Sei anni fa cominciavo a scrivere sui blog (era ancora tempo per i blog, già). Adesso comincia il settimo anno con tutti i legittimi pruriti – specie al cavo orale. Bisogna tuttavia saper dominare la propria lingua, ammoniva Joseph Antoine Toussaint Dinouart: il ne faut parler que si cela vaut mieux que le silence. Quando si scrive, poi, è anche peggio: «spesso si scrive male, talvolta si scrive troppo, e non sempre si scrive abbastanza»1. Azzeccare la misura non è semplice – è questione d’abito. E per far sì che calzi a pennello si dev’essere grandi artisti, o sodi studiosi. La nostra grande presunzione – concordo ancora con l’abate – è infatti «quella di voler parlare e scrivere di tutto, spesso senza altre conoscenze che quelle acquisite da alcune rapide letture o dalle conversazioni con la gente»: è bene tacere ciò che si ignora. Nella dialettica (forse falsa, come sempre) tra creare e commentare, dunque, o c’è arte o c’è studio. Non detenendo l’una e non esercitando l’altro, resta solo il silenzio – il resto è mera opinione.
Note:
- Abate Dinouart, L’arte di tacere, trad. di M. Bertolini, ed.
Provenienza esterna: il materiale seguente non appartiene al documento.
`src/rtl/rb_pkg.sv`:
```
package rb_pkg;
  typedef enum logic [1:0] {ACC_RO, ACC_WO, ACC_RW} acc_e;
endpackage

```
`src/rtl/rb_field.sv`:
```
module rb_field
  import rb_pkg::*;
#(
  parameter int   W       = 4,
  parameter acc_e BUS_POL = ACC_RW,
  parameter acc_e DEV_POL = ACC_RO
) (
  input  logic         clk,
  input  logic         rst_n,
  input  logic [W-1:0] bus_wmask,
  input  logic [W-1:0] bus_wdata,
  input  logic         dev_we,
  input  logic [W-1:0] dev_wdata,
  output logic [W-1:0] bus_view,
  output logic [W-1:0] dev_view
);
  localparam bit BUS_CAN_W = (BUS_POL != ACC_RO);
  localparam bit DEV_CAN_W = (DEV_POL != ACC_RO);

  logic [W-1:0] val;

  // Device write takes the whole field and wins over any bus write.
  always_ff @(posedge clk) begin
    if (!rst_n)
      val <= '0;
    else if (DEV_CAN_W && dev_we)
      val <= dev_wdata;
    else if (BUS_CAN_W)
      val <= (val & ~bus_wmask) | (bus_wdata & bus_wmask);
  end

  generate
    if (BUS_POL == ACC_WO) begin : g_bus_hide
      assign bus_view = '0;
    end else begin : g_bus_show
      assign bus_view = val;
    end
    if (DEV_POL == ACC_WO) begin : g_dev_hide
      assign dev_view = '0;
    end else begin : g_dev_show
      assign dev_view = val;
    end
  endgenerate
endmodule

```
`src/rtl/rb_raw_port.sv`:
```
module rb_raw_port #(
  parameter int RAW_W = 6
) (
  input  logic             clk,
  input  logic             rst_n,
  input  logic             hit_we,
  input  logic [RAW_W-1:0] wdata,
  output logic [RAW_W-1:0] wr_data,
  output logic             wr_stb
);
  always_ff @(posedge clk) begin
    if (!rst_n) begin
      wr_stb  <= 1'b0;
      wr_data <= '0;
    end else begin
      wr_stb <= hit_we;
      if (hit_we) wr_data <= wdata;
    end
  end
endmodule

```
`src/rtl/reg_bank.sv`:
```
module reg_bank
  import rb_pkg::*;
#(
  parameter int ADDR_W   = 4,
  parameter int DATA_W   = 8,
  parameter int RAW_W    = 6,
  parameter int MODE_W   = 5,
  parameter int STAT_W   = 4,
  parameter int CMD_W    = 3,
  parameter int RAW_ADDR = 0,
  parameter int REG_BASE = 1
) (
  input  logic              clk,
  input  logic              rst_n,
  input  logic [ADDR_W-1:0] bus_addr,
  input  logic              bus_we,
  input  logic [DATA_W-1:0] bus_wdata,
  output logic [DATA_W-1:0] bus_rdata,
  output logic [RAW_W-1:0]  raw_wr_data,
  output logic              raw_wr_stb,
  input  logic [RAW_W-1:0]  raw_rd_val,
  output logic [MODE_W-1:0] mode_q,
  input  logic [STAT_W-1:0] stat_in,
  input  logic              stat_we,
  output logic [CMD_W-1:0]  cmd_q,
  input  logic [CMD_W-1:0]  cmd_in,
  input  logic              cmd_we
);
  localparam int REG_W = MODE_W + STAT_W + CMD_W;
  localparam int NW    = (REG_W + DATA_W - 1) / DATA_W;
  localparam int PAD_W = NW * DATA_W;

  // ---------------- pass-through register ----------------
  logic raw_hit_we;
  assign raw_hit_we = bus_we && (bus_addr == ADDR_W'(RAW_ADDR));

  rb_raw_port #(.RAW_W(RAW_W)) u_raw (
    .clk     (clk),
    .rst_n   (rst_n),
    .hit_we  (raw_hit_we),
    .wdata   (bus_wdata[RAW_W-1:0]),
    .wr_data (raw_wr_data),
    .wr_stb  (raw_wr_stb)
  );

  // ---------------- managed register: per-bit write mask ----------------
  // Bit i lives in word (NW-1 - i/DATA_W): the top word has the lowest address.
  logic [REG_W-1:0] wmask;
  logic [REG_W-1:0] wbits;
  generate
    for (genvar i = 0; i < REG_W; i++) begin : g_mask
      localparam int WIDX = NW - 1 - (i / DATA_W);
      assign wmask[i] = bus_we && (bus_addr == ADDR_W'(REG_BASE + WIDX));
      assign wbits[i] = bus_wdata[i % DATA_W];
    end
  endgenerate

  localparam int CMD_LO  = 0;
  localparam int STAT_LO = CMD_W;
  localparam int MODE_LO = CMD_W + STAT_W;

  logic [MODE_W-1:0] mode_bv;
  logic [STAT_W-1:0] stat_bv, stat_dv;
  logic [CMD_W-1:0]  cmd_bv;

  rb_field #(.W(MODE_W), .BUS_POL(ACC_RW), .DEV_POL(ACC_RO)) u_mode (
    .clk       (clk),
    .rst_n     (rst_n),
    .bus_wmask (wmask[MODE_LO +: MODE_W]),
    .bus_wdata (wbits[MODE_LO +: MODE_W]),
    .dev_we    (1'b0),
    .dev_wdata ('0),
    .bus_view  (mode_bv),
    .dev_view  (mode_q)
  );

  rb_field #(.W(STAT_W), .BUS_POL(ACC_RO), .DEV_POL(ACC_WO)) u_stat (
    .clk       (clk),
    .rst_n     (rst_n),
    .bus_wmask (wmask[STAT_LO +: STAT_W]),
    .bus_wdata (wbits[STAT_LO +: STAT_W]),
    .dev_we    (stat_we),
    .dev_wdata (stat_in),
    .bus_view  (stat_bv),
    .dev_view  (stat_dv)
  );

  rb_field #(.W(CMD_W), .BUS_POL(ACC_WO), .DEV_POL(ACC_RW)) u_cmd (
    .clk       (clk),
    .rst_n     (rst_n),
    .bus_wmask (wmask[CMD_LO +: CMD_W]),
    .bus_wdata (wbits[CMD_LO +: CMD_W]),
    .dev_we    (cmd_we),
    .dev_wdata (cmd_in),
    .bus_view  (cmd_bv),
    .dev_view  (cmd_q)
  );

  // ---------------- read path ----------------
  logic [PAD_W-1:0]  reg_pad;
  logic [DATA_W-1:0] words [NW];
  assign reg_pad = PAD_W'({mode_bv, stat_bv, cmd_bv});

  generate
    for (genvar k = 0; k < NW; k++) begin : g_word
      assign words[k] = reg_pad[(NW-1-k)*DATA_W +: DATA_W];
    end
  endgenerate

  logic [DATA_W-1:0] rd_next;
  always_comb begin
    rd_next = '0;
    if (bus_addr == ADDR_W'(RAW_ADDR))
      rd_next = DATA_W'(raw_rd_val);
    for (int k = 0; k < NW; k++)
      if (bus_addr == ADDR_W'(REG_BASE + k))
        rd_next = words[k];
  end

  always_ff @(posedge clk) begin
    if (!rst_n) bus_rdata <= '0;
    else        bus_rdata <= rd_next;
  end

  // stat_dv is hidden from the device by policy; kept for structure symmetry.
  logic unused_ok;
  assign unused_ok = ^stat_dv;
endmodule

```
### src/rtl/stream_pc_unit.sv
module stream_pc_unit #(
  parameter int unsigned AW = 8
) (
  input  logic          clk_i,
  input  logic          rst_ni,
  input  logic          load_ar_i,
  input  logic          inc_pc_i,
  output logic [AW-1:0] pc_o,
  output logic [AW-1:0] ar_o
);
  always_ff @(posedge clk_i or negedge rst_ni) begin
    if (!rst_ni) begin
      pc_o <= '0;
      ar_o <= '0;
    end else begin
      if (load_ar_i) ar_o <= pc_o;
      if (inc_pc_i)  pc_o <= pc_o + 1'b1; // natural wrap
    end
  end

  a_r4_pc_step: assert property (@(posedge clk_i) disable iff (!rst_ni)
    (pc_o != $past(pc_o)) |-> (pc_o == $past(pc_o) + 1'b1));

  a_r4_pc_only_on_load: assert property (@(posedge clk_i) disable iff (!rst_ni)
    !inc_pc_i |=> $stable(pc_o));
endmodule

### src/rtl/stream_decoder.sv
module stream_decoder
  import stream_ctrl_pkg::*;
(
  input  logic [IW-1:0]  ir_i,
  output op_e            op_o,
  output logic [SW-1:0]  dst_o,
  output logic [SW-1:0]  src_o,
  output logic [LW-1:0]  len_o
);
  instr_t f;
  always_comb begin
    f     = instr_t'(ir_i);
    op_o  = op_norm(f.op);
    dst_o = f.dst;
    src_o = f.src;
    len_o = exec_cycles(op_o);
  end
endmodule
$ cat src/rtl/pwr_rst_sync.sv
module pwr_rst_sync #(
  parameter int unsigned STAGES = 2
) (
  input  logic clk_i,
  input  logic rst_ni,
  input  logic bus_rst_ni,
  output logic bus_up_o,
  output logic release_o
);
  logic [STAGES-1:0] sync_q;
  logic              prev_q;

  always_ff @(posedge clk_i or negedge rst_ni) begin
    if (!rst_ni) begin
      sync_q <= '0;
      prev_q <= 1'b0;
    end else begin
      sync_q <= {sync_q[STAGES-2:0], bus_rst_ni};
      prev_q <= sync_q[STAGES-1];
    end
  end

  assign bus_up_o  = sync_q[STAGES-1];
  assign release_o = sync_q[STAGES-1] & ~prev_q;

  p_release_single_r4: assert property (@(posedge clk_i) disable iff (!rst_ni)
    release_o |=> !release_o);
endmodule

$ cat src/rtl/pwr_settle_cnt.sv
module pwr_settle_cnt #(
  parameter int unsigned SETTLE_CYC = 512
) (
  input  logic clk_i,
  input  logic rst_ni,
  input  logic clr_i,
  input  logic run_i,
  output logic done_o
);
  localparam int unsigned CNT_W = $clog2(SETTLE_CYC + 1);
  localparam logic [CNT_W-1:0] LAST = CNT_W'(SETTLE_CYC - 1);

  logic [CNT_W-1:0] cnt_q;

  assign done_o = run_i && (cnt_q == LAST);

  always_ff @(posedge clk_i or negedge rst_ni) begin
    if (!rst_ni)                cnt_q <= '0;
    else if (clr_i)             cnt_q <= '0;
    else if (run_i && !done_o)  cnt_q <= cnt_q + 1'b1;
  end

  p_cnt_cleared_r10: assert property (@(posedge clk_i) disable iff (!rst_ni)
    clr_i |=> (cnt_q == '0));
  p_cnt_bounded_r5: assert property (@(posedge clk_i) disable iff (!rst_ni)
    cnt_q <= LAST);
endmodule
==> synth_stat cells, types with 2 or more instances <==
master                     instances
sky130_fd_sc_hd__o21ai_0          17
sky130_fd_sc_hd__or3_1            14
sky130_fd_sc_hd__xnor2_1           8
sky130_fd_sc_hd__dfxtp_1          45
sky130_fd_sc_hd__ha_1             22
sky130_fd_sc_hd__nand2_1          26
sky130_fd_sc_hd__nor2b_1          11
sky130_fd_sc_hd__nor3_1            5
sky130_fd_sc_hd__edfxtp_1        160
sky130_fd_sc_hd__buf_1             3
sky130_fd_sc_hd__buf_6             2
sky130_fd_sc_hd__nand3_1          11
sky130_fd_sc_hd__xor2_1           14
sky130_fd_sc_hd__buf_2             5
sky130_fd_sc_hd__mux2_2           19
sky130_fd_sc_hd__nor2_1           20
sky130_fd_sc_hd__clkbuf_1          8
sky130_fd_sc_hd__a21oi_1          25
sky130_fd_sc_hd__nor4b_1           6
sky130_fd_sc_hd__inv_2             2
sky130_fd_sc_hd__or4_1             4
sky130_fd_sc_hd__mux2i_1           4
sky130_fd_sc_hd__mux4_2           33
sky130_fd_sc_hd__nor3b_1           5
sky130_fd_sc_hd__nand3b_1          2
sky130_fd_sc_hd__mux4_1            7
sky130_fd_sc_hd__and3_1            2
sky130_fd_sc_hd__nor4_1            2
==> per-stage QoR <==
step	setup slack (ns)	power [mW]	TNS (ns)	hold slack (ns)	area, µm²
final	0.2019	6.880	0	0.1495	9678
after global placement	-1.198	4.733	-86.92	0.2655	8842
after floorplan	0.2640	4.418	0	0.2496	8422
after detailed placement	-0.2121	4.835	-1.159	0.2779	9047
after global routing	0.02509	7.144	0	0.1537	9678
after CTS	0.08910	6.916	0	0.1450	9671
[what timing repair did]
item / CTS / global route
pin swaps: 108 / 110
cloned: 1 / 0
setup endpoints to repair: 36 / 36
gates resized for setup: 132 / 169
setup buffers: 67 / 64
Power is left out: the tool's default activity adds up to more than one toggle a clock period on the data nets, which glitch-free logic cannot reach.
Castelvecchi.
Auguri.
Sagge parole: che non si scriva affatto!
Basta farlo con infermità dell’anima – tanto per sparlare di cose che si ignorano -. Auguri e lunga vita al cinguettìo.
Finalmente un segno e una ricorrenza
Allora…buon anniversario tommydavid.com
A presto!
E io che pensavo che i blog servissero soltanto a scambiarsi opinioni. Considerando che anche dopo arte o studio le proprie restano sempre tali.